With Indian royalty, California wealth, a governor campaign, a neurosurgeon, a Michelin-star-trained chef, and soul-satisfying Indian food, Dev has delivered a complex smorgasbord of a novel.
This story introduces the Rajes, Indian-Americans who are descended from a royal dynasty in India. Dr. Trisha Raje’s royal pedigree and the descriptions of their ancestral palace in India instantly made me channel Shivranjani Rajye, who is the daughter of Gaj Singh II, the current Maharaja of Jodhpur, India. I saw Shivranjani’s portrait at a recent elaborate exhibit on Rajasthan at our local art museum, where many of the pieces were from the Maharaja’s palace and personal collection.

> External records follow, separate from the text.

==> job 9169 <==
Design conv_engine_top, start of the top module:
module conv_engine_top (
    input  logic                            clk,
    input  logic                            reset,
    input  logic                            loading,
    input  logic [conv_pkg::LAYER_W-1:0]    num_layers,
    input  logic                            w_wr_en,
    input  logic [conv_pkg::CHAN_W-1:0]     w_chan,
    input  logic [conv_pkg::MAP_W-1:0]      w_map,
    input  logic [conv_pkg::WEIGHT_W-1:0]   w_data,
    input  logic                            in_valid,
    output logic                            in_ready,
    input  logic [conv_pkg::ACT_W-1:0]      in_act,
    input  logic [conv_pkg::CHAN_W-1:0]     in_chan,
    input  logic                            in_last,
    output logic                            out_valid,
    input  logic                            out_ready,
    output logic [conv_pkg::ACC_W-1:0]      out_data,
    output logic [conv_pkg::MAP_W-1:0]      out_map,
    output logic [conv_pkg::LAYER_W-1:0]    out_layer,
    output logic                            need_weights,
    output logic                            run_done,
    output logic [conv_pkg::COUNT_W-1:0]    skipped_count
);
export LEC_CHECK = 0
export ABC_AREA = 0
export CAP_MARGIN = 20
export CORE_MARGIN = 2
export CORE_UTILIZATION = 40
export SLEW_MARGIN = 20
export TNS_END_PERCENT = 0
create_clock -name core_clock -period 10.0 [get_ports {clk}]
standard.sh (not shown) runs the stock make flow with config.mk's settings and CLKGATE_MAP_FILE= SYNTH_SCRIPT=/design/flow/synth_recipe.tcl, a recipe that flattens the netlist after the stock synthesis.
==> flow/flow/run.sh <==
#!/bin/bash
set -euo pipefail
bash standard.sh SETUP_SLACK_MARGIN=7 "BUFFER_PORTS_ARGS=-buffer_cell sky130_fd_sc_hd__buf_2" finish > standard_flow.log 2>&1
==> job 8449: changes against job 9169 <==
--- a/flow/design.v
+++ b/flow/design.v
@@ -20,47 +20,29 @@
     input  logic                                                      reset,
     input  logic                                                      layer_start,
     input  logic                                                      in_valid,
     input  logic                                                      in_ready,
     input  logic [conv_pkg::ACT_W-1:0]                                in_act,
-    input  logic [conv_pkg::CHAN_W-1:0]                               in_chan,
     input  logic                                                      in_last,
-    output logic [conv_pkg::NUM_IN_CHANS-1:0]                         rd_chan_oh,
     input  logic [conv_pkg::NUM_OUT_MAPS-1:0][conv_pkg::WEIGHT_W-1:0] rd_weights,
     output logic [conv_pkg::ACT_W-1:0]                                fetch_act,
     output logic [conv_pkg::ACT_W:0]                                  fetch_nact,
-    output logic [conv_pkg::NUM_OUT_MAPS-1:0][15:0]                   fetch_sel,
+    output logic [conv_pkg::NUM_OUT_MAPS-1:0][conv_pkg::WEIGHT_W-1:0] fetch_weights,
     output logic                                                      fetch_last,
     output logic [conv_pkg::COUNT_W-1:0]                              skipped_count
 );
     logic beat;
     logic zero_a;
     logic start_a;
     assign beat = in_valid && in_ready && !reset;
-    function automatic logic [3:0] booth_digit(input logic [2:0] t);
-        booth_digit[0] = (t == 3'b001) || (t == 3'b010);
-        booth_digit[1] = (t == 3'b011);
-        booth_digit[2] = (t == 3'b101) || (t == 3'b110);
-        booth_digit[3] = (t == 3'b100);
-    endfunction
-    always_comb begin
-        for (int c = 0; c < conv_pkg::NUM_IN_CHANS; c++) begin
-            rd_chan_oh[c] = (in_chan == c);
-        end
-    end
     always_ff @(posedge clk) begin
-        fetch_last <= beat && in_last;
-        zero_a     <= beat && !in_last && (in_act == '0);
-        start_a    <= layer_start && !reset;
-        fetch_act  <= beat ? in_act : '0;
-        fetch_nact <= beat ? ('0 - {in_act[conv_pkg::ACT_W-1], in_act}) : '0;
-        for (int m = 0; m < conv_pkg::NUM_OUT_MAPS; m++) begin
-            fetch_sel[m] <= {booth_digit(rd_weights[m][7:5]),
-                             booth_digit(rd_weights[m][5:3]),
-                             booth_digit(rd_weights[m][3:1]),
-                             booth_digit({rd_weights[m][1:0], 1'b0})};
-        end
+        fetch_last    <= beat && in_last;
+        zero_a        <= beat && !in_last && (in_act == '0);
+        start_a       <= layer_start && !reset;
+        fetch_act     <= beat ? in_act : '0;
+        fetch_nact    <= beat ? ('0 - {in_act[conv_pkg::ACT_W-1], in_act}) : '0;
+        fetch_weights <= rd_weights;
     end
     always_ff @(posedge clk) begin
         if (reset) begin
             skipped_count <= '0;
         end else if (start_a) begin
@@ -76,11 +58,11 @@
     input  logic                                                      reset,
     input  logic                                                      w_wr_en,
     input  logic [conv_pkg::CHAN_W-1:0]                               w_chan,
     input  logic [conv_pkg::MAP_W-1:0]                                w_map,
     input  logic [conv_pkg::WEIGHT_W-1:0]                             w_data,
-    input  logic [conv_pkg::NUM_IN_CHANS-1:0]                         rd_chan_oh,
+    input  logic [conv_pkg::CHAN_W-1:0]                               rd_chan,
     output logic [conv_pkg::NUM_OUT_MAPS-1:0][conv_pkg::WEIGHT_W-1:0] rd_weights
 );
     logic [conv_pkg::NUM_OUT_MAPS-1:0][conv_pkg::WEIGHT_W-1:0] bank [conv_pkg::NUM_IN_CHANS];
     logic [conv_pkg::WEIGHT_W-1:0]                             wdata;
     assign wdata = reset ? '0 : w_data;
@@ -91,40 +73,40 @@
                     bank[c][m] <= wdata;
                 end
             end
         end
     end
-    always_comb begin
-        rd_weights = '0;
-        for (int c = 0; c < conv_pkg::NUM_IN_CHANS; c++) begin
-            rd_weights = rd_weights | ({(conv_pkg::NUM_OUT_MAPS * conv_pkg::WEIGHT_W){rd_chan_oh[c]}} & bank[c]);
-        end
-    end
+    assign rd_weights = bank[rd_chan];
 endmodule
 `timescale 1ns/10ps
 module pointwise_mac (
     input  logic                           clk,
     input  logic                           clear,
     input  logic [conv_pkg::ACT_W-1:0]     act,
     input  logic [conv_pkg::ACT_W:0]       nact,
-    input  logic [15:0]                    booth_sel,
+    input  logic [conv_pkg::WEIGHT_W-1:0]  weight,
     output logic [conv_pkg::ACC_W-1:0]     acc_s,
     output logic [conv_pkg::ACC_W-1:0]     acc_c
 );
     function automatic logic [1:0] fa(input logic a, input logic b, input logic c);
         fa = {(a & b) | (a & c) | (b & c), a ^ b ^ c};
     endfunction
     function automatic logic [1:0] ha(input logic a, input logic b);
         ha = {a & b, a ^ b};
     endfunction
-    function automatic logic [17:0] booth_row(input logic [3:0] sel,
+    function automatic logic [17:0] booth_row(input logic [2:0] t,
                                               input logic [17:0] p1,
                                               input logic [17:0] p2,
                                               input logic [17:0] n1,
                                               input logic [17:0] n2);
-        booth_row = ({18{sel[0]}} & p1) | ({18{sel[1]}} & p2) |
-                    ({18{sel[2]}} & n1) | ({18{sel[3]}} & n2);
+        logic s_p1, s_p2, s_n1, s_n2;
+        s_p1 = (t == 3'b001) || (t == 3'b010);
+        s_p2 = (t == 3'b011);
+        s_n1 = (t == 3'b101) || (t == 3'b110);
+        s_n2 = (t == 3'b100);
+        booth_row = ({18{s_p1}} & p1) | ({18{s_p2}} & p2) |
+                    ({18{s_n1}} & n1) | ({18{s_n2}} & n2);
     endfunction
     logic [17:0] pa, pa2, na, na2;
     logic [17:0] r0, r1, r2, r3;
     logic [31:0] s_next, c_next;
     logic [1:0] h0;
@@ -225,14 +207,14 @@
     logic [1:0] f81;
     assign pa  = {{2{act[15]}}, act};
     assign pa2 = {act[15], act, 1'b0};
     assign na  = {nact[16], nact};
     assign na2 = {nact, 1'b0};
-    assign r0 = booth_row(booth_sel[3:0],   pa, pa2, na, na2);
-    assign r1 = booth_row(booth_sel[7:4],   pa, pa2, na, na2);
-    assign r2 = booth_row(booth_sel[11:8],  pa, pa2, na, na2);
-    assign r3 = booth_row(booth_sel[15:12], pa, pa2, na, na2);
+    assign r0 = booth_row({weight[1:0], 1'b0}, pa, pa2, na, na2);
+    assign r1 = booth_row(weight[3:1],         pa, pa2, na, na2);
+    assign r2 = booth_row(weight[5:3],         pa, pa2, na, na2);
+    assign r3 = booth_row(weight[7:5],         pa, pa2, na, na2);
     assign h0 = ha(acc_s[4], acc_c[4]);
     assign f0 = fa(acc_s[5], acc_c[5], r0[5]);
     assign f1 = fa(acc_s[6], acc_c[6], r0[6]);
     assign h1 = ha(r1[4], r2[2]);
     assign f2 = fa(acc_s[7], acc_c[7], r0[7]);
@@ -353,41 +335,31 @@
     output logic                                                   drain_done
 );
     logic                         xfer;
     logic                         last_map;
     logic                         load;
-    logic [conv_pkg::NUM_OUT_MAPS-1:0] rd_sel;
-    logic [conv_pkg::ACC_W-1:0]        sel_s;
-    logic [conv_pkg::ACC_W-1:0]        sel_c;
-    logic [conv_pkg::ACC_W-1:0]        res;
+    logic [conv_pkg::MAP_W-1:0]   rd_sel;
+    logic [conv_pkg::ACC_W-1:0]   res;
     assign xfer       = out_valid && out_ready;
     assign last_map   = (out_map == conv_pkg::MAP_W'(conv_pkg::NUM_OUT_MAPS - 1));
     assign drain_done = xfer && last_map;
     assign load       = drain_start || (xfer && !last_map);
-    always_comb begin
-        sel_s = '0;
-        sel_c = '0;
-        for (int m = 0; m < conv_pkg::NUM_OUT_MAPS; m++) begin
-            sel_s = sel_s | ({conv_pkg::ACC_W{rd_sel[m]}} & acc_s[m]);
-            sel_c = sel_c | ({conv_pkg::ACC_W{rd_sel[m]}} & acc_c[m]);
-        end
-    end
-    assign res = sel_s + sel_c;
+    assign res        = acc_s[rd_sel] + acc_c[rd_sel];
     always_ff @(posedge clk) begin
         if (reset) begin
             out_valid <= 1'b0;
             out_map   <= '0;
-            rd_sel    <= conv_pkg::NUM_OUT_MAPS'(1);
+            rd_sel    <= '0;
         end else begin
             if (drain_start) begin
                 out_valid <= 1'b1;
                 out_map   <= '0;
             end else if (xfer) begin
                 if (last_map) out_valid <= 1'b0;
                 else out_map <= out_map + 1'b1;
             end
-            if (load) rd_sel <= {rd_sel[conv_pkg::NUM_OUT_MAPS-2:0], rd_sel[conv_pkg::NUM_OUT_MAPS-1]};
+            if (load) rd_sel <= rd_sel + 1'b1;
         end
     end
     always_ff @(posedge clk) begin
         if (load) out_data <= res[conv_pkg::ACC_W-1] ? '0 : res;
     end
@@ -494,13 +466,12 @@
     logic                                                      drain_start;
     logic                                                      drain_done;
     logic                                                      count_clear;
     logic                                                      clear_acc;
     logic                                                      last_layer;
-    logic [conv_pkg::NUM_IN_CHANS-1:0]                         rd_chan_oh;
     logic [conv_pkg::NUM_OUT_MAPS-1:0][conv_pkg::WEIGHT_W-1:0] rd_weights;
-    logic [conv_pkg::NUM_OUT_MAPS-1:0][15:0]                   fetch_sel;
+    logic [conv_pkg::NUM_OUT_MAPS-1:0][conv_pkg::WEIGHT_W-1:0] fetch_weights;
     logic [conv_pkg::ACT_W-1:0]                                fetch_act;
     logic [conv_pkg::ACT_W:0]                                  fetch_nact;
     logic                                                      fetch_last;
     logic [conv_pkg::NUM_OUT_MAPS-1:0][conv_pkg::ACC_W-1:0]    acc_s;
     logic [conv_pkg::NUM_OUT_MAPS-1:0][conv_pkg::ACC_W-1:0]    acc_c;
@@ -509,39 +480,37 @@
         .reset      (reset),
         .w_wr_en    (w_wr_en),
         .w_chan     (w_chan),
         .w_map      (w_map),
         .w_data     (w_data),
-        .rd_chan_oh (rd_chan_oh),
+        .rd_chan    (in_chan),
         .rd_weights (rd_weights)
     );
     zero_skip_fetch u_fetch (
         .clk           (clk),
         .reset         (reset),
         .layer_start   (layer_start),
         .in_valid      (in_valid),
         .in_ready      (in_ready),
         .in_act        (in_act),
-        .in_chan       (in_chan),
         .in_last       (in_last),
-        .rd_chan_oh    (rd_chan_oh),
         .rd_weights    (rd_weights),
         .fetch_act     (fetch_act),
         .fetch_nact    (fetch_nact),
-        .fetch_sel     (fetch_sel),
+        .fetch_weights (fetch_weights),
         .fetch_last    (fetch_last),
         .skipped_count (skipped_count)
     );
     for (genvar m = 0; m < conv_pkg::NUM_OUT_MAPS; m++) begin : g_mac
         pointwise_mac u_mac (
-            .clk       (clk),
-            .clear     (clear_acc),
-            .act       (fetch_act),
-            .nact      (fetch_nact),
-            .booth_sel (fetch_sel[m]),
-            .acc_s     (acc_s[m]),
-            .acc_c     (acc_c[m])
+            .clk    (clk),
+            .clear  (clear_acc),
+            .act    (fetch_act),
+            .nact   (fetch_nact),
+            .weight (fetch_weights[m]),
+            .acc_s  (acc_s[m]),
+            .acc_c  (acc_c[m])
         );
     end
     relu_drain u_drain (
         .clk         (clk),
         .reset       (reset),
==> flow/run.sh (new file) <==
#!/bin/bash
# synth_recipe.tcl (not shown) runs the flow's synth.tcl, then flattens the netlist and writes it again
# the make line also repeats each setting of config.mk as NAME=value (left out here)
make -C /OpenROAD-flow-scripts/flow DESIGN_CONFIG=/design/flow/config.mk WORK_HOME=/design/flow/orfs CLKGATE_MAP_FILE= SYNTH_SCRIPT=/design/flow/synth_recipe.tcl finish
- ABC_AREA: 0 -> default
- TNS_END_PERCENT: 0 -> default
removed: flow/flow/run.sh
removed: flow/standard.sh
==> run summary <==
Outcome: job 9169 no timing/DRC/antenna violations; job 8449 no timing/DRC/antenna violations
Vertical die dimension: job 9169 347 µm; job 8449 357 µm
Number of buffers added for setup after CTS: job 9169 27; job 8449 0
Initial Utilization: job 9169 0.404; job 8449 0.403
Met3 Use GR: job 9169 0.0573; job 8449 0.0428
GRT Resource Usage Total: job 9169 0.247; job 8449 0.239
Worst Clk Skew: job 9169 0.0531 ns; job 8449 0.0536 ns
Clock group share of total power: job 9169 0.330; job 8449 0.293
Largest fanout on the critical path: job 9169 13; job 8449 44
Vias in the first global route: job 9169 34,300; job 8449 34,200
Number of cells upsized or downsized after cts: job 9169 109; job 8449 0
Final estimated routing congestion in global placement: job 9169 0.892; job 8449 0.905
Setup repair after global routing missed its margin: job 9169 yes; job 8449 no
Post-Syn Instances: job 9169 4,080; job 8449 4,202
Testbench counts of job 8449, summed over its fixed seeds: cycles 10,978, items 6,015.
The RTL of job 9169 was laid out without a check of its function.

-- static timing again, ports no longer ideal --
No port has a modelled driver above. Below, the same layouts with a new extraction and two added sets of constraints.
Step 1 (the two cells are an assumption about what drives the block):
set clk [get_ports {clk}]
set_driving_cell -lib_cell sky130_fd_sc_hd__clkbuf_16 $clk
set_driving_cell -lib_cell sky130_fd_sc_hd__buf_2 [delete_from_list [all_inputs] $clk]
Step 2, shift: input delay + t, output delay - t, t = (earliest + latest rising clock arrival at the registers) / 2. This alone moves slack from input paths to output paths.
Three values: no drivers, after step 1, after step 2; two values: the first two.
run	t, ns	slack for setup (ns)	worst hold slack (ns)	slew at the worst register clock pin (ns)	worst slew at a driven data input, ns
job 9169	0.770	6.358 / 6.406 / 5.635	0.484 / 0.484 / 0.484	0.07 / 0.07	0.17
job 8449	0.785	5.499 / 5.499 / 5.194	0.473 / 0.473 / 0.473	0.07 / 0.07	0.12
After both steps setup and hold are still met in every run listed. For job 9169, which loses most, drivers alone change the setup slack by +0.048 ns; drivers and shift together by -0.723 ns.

Like the highly accomplished Shivranjani, Dev’s Trisha is at the pinnacle of her profession as a skull-based neurosurgeon and scientist at Stanford. Through ten years of dogged hard work, Trisha has developed a robotic surgical machine that allows for surgical precision that surpasses highly skilled surgeons.
Threading through this book is the story of Emma Caine who has a tumor wrapped around her optic nerves, where saving her life would make her go blind. Emma is an artist and her eyesight is everything to her soul-nourishing art. What an anguishing choice to have to make, but one that Trisha is urging her to make quickly in order to have that window of time when it is still possible to excise the tumor.
Her older brother, Darcy “DJ” Caine, who has ditched his life as a chef at a Parisian Michelin-starred restaurant to be at her side, is desperate to save her life as well. Unfortunately, like Trisha, he cannot convince her that her life is more important than her sight and that she can still have her art, just experience it differently.
In their childhood, with their father having died early and their mother having to work long, hard hours, DJ raised Emma and was brother and parent all in one. It is during this time, that he worked for an Indian lady who was well-known for her home-cooked meals. She taught him to love food and how to cook with care and expertise, thus connecting him to his Anglo-Indian roots. While his Rwandan mother is opposed to her son learning to cook — she wants him to have a high-paying professional job — she is resigned to what he does to support their poor family.
DJ combines his love for Indian food along with his training as a French chef to create dishes with his own flair as he launches his business in California so he can pay for Emma’s expensive treatments and surgeries.
DJ and Trisha meet at one of the pre-announcement dinners before her brother can declare his candidacy for the Governor of California. He is the chef for the event, and she is the prodigal daughter returned home after a nearly fifteen-year estrangement. He is entranced by her voice but she puts his back up with her snobbery. Her successes at work have bolstered her ego bordering on arrogance, but she is supremely unaware of it. In her mind, she is merely factual of her sense of self — “Do you know what my hands are worth?” – and factual about DJ when she calls him a “cook” (chef/cook are synonymous to her) and “hired help.” But DJ is stung by her haughtiness and is equally curt back at her. This sets the tone of their stormy relationship for a large part of the book despite their many interactions with each other.
Dev does a splendid job contrasting how confident Trisha is as a surgeon versus how unsure she is as a member of her family. What I liked best about this book are Trisha’s relationships with her family: her sister (caring), her cousin (generous and accepting), her grandmother (loving), her brother (distant), her mother (complicated), and her father (hostile). While her relationships with the first three stay positive throughout the story, how her relationships with the latter three evolve to becoming loving and accepting again like in her childhood are fascinating to read. Dev truly knows how to tease out the nuance between familial stressors and individual personalities.
As a child, Trisha had been sunny-tempered, confident in loving her family and being loved in return. An error in judgment with a so-called friend in college, resulting in harm being done to her brother, has her wracked by guilt, and she has been forced by her father to stay away from his anointed heir, who is destined for great things. Now, Trisha wants to return to the fold, be the daughter she was always meant to be, love again and be loved again. But the path to reconciliation is never easy, especially after such a long estrangement, and Dev has Trisha and her family work on it painstakingly step by step. I really liked that Dev didn’t introduce an ex deus machina event that resolves everything in one fell swoop.
Both large-hearted DJ and socially shy Trisha are generous of their time and care with their families even as they are snippy and brusque bordering on rudeness with each other. Without meaning to sometimes and with intention the other times, they continue to hurt each other. How Dev takes them from animosity to love is a story of scaffolding of awareness, attraction, and noticing strengths and weaknesses of each other, and eventually deciding that the other is perfect for them just as they are.
Pride, Prejudice, and Other Flavors is a women’s fiction story with a large romantic sub-plot. Trisha’s journey with her family and with DJ is an archetypical hero’s journey as defined by mythologist Joseph Campbell and refined by author Christopher Vogler. From estrangement with a call to action to challenges to a black moment to atonement, and finally, to reconciliation and acceptance, Trisha navigates it all with trepidation and courage, with tentativeness and confidence, and despite setbacks, is triumphant at last. This book ranks up there among Dev’s best work.